### What the task asks
Each line of the data that mentions the string "MARK" needs to be identified and copied.

══ Record set

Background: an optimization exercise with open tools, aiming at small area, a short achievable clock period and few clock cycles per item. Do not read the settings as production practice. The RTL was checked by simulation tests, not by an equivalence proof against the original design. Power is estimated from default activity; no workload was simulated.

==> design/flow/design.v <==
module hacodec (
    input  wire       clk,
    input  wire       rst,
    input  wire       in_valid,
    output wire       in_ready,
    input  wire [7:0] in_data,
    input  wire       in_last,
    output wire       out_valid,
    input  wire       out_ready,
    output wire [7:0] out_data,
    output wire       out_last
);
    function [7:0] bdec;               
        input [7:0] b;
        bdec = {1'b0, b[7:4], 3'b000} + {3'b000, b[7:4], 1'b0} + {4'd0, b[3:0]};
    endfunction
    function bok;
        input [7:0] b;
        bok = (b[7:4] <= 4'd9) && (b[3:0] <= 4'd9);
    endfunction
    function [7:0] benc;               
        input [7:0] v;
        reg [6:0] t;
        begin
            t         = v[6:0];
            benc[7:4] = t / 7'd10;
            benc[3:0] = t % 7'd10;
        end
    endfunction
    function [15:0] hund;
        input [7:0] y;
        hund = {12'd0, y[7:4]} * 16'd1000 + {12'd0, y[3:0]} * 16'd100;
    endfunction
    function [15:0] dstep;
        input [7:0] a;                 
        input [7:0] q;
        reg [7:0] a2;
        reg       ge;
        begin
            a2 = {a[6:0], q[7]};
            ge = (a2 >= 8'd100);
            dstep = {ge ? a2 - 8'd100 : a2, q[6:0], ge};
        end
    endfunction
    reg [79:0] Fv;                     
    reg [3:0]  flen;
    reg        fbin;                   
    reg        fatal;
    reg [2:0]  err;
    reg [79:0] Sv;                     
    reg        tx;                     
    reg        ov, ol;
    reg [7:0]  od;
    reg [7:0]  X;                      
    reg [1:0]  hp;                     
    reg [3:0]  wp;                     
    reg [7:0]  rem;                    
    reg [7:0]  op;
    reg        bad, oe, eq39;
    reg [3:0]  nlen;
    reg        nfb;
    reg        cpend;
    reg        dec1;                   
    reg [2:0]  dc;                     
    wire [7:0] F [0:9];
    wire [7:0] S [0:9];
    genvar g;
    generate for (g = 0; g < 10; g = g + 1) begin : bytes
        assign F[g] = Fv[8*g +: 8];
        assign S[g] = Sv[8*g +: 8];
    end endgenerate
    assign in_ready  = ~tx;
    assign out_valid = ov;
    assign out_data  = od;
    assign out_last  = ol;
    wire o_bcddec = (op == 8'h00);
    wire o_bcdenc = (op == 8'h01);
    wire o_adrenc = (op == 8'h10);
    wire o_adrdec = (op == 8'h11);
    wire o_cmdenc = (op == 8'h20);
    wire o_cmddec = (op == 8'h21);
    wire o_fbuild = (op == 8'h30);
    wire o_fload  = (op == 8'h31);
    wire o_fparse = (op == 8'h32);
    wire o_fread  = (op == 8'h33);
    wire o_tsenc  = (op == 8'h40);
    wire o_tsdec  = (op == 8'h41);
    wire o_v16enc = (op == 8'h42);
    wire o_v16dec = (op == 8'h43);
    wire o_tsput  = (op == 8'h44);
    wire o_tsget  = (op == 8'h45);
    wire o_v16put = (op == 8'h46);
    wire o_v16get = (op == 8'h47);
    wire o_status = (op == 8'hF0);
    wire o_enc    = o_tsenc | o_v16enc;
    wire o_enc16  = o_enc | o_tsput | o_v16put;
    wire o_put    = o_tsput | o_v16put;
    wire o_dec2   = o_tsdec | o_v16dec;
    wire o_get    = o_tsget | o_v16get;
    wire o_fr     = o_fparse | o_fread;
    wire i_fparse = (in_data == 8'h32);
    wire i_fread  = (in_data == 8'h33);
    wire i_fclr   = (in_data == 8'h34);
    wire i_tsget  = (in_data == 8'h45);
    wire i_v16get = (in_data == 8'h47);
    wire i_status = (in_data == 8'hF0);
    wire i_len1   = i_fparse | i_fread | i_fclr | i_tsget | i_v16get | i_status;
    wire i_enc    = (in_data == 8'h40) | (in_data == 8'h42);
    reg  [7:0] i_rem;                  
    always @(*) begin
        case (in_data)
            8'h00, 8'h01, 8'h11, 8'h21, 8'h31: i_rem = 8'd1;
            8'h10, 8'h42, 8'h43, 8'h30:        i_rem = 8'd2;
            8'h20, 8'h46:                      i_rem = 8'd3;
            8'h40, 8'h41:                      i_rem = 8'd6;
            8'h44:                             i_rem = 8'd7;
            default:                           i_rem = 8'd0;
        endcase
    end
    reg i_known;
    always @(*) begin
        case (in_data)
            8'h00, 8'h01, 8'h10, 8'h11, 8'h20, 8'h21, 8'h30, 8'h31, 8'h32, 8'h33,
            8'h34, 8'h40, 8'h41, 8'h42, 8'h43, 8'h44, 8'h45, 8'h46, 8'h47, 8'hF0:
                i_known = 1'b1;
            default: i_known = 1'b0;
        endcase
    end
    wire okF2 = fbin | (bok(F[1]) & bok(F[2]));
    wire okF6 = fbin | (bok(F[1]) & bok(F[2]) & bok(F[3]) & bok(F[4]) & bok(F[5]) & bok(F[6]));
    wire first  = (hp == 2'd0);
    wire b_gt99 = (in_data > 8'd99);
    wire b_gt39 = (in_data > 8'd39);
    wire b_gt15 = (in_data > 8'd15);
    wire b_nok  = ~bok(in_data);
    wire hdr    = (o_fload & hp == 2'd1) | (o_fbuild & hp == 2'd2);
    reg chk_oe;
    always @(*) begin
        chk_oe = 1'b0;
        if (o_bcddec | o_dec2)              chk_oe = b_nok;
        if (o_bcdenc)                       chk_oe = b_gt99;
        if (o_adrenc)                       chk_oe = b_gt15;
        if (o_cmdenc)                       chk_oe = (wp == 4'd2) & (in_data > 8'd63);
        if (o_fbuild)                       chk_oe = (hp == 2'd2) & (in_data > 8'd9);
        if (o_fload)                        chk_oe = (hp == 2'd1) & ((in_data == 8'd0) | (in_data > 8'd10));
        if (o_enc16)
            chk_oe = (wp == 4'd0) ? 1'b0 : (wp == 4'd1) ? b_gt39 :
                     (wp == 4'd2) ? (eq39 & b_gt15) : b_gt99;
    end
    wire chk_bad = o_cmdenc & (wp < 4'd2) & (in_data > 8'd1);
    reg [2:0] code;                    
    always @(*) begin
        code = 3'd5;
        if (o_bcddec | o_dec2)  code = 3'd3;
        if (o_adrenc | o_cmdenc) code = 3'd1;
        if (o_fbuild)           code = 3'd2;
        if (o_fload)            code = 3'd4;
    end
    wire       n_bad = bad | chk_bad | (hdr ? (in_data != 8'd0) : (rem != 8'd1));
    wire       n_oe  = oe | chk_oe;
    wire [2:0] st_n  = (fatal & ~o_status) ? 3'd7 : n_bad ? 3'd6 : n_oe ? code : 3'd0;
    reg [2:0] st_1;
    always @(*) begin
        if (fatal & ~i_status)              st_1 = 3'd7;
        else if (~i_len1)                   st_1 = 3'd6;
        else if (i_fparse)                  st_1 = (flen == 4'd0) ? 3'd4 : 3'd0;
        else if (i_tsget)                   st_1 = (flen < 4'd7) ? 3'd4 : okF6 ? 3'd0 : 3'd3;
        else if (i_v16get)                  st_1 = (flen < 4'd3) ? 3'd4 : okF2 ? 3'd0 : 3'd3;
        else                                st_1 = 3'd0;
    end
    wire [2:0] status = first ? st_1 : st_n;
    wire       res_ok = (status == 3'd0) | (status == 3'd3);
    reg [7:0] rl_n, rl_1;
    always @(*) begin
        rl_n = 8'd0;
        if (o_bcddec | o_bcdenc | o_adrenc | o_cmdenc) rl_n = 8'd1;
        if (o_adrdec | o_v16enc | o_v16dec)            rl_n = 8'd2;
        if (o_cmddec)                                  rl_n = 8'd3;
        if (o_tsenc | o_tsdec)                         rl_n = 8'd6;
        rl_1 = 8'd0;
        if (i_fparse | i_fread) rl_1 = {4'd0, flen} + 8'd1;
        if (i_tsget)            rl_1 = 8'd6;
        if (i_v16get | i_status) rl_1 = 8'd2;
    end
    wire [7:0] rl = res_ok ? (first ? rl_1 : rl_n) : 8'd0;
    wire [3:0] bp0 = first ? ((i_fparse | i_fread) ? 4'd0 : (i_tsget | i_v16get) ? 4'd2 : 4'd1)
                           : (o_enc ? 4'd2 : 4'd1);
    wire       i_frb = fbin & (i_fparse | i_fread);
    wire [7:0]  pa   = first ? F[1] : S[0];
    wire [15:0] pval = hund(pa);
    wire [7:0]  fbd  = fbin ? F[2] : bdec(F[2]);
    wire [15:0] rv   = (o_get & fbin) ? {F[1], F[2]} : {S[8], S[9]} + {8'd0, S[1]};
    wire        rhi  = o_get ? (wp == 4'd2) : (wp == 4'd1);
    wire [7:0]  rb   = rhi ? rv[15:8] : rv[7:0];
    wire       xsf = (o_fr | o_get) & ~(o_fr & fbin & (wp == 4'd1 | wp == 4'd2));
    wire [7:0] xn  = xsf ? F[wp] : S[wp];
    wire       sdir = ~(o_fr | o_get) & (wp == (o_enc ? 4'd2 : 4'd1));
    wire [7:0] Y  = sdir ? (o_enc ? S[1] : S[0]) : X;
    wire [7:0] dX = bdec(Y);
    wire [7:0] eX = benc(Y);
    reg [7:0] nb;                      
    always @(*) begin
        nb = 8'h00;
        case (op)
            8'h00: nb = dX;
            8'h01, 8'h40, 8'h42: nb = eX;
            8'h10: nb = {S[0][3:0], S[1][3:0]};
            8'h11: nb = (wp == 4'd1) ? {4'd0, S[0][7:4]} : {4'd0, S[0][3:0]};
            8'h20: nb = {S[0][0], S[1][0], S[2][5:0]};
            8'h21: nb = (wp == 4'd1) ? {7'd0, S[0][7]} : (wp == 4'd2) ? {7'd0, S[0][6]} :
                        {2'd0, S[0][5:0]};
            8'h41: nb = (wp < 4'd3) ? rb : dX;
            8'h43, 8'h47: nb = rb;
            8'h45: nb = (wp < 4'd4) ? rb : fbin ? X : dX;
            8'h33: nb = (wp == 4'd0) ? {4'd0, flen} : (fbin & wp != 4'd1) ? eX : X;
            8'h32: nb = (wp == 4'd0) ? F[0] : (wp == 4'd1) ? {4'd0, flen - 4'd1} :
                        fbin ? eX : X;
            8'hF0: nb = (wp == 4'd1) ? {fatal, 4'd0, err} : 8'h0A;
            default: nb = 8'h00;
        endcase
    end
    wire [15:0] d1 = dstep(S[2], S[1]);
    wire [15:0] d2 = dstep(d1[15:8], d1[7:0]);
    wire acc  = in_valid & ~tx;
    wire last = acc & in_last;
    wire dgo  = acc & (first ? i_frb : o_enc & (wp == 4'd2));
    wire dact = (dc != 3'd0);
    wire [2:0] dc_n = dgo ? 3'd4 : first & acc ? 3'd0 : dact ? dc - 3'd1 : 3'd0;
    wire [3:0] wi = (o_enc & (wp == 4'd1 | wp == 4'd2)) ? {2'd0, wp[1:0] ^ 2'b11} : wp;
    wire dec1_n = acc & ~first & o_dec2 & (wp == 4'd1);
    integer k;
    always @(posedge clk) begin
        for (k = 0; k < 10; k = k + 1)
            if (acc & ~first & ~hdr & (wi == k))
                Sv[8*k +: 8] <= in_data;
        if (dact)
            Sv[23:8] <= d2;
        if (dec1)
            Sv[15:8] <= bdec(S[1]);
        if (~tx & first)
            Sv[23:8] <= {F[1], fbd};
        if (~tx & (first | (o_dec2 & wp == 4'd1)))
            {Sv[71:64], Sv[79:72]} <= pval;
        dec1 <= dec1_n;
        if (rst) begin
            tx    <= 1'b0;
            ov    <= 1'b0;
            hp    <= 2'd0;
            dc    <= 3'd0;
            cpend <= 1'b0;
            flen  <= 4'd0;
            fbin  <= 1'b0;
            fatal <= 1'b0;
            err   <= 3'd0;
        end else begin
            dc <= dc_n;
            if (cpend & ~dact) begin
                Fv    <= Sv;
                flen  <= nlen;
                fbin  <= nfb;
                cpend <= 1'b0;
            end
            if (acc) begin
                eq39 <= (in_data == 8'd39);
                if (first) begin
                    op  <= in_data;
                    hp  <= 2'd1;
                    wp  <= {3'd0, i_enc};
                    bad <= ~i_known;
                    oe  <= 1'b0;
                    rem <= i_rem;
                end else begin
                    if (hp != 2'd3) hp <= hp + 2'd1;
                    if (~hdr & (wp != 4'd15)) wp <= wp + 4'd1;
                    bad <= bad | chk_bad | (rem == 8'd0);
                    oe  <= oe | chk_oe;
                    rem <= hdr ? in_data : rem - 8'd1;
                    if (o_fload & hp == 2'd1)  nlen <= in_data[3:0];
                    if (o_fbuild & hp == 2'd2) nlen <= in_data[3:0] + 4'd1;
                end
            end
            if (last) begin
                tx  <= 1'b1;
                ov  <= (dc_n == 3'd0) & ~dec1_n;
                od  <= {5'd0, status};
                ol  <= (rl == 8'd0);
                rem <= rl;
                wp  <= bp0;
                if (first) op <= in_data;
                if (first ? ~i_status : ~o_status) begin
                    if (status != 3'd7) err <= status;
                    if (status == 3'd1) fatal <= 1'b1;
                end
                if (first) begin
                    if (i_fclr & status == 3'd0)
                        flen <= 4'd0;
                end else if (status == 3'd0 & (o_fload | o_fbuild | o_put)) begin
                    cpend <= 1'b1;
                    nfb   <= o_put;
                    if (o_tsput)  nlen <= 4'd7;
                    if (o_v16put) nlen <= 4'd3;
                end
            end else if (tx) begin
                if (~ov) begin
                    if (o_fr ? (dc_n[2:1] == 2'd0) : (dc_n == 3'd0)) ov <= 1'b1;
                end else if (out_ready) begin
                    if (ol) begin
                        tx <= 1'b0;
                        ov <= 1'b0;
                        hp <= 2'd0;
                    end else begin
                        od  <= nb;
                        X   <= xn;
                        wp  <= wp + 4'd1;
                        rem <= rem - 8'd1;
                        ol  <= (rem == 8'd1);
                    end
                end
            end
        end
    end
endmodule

════
══ Record set

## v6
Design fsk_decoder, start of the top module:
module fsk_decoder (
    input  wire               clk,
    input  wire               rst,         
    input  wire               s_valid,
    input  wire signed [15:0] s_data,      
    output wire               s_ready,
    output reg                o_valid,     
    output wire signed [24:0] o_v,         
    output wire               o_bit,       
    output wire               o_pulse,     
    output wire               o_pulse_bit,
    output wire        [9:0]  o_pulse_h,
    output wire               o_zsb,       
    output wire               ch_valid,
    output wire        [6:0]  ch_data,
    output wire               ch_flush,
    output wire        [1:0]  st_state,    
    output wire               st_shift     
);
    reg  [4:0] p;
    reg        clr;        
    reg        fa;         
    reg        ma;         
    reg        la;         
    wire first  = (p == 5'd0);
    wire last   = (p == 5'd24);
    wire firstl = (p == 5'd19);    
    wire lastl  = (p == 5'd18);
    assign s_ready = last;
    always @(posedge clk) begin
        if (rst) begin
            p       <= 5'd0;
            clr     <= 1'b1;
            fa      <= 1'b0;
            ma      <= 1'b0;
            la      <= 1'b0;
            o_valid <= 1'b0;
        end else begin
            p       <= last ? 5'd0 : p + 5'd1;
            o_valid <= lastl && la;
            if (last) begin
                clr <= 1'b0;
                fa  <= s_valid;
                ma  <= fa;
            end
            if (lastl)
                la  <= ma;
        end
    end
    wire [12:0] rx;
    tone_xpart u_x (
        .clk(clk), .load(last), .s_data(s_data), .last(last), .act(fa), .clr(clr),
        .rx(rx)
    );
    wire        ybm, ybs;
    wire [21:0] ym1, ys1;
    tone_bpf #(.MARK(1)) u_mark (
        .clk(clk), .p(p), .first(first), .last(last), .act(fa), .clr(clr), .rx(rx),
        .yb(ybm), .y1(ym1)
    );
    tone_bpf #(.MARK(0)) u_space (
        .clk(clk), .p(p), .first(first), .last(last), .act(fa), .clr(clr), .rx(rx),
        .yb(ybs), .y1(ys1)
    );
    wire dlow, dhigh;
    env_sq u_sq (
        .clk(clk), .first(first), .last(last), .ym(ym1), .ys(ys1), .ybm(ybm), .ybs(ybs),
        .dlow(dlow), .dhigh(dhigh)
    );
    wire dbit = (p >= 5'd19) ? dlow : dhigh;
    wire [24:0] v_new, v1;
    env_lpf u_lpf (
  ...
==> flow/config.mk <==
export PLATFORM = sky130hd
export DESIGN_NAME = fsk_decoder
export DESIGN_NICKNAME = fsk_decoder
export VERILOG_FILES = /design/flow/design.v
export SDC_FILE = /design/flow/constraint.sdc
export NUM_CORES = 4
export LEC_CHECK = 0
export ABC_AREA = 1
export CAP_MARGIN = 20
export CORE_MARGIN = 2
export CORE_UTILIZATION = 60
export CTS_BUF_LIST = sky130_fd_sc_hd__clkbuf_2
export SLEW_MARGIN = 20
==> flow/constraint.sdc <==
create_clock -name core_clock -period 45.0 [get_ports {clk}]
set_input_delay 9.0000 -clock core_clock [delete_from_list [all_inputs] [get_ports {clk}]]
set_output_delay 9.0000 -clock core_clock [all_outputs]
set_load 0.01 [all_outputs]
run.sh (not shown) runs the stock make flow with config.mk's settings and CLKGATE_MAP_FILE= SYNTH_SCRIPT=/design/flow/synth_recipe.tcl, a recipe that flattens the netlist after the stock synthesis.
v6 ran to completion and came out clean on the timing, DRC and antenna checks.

════

### Result of this exercise
    tone_bpf #(.MARK(1)) u_mark (
    tone_bpf #(.MARK(0)) u_space (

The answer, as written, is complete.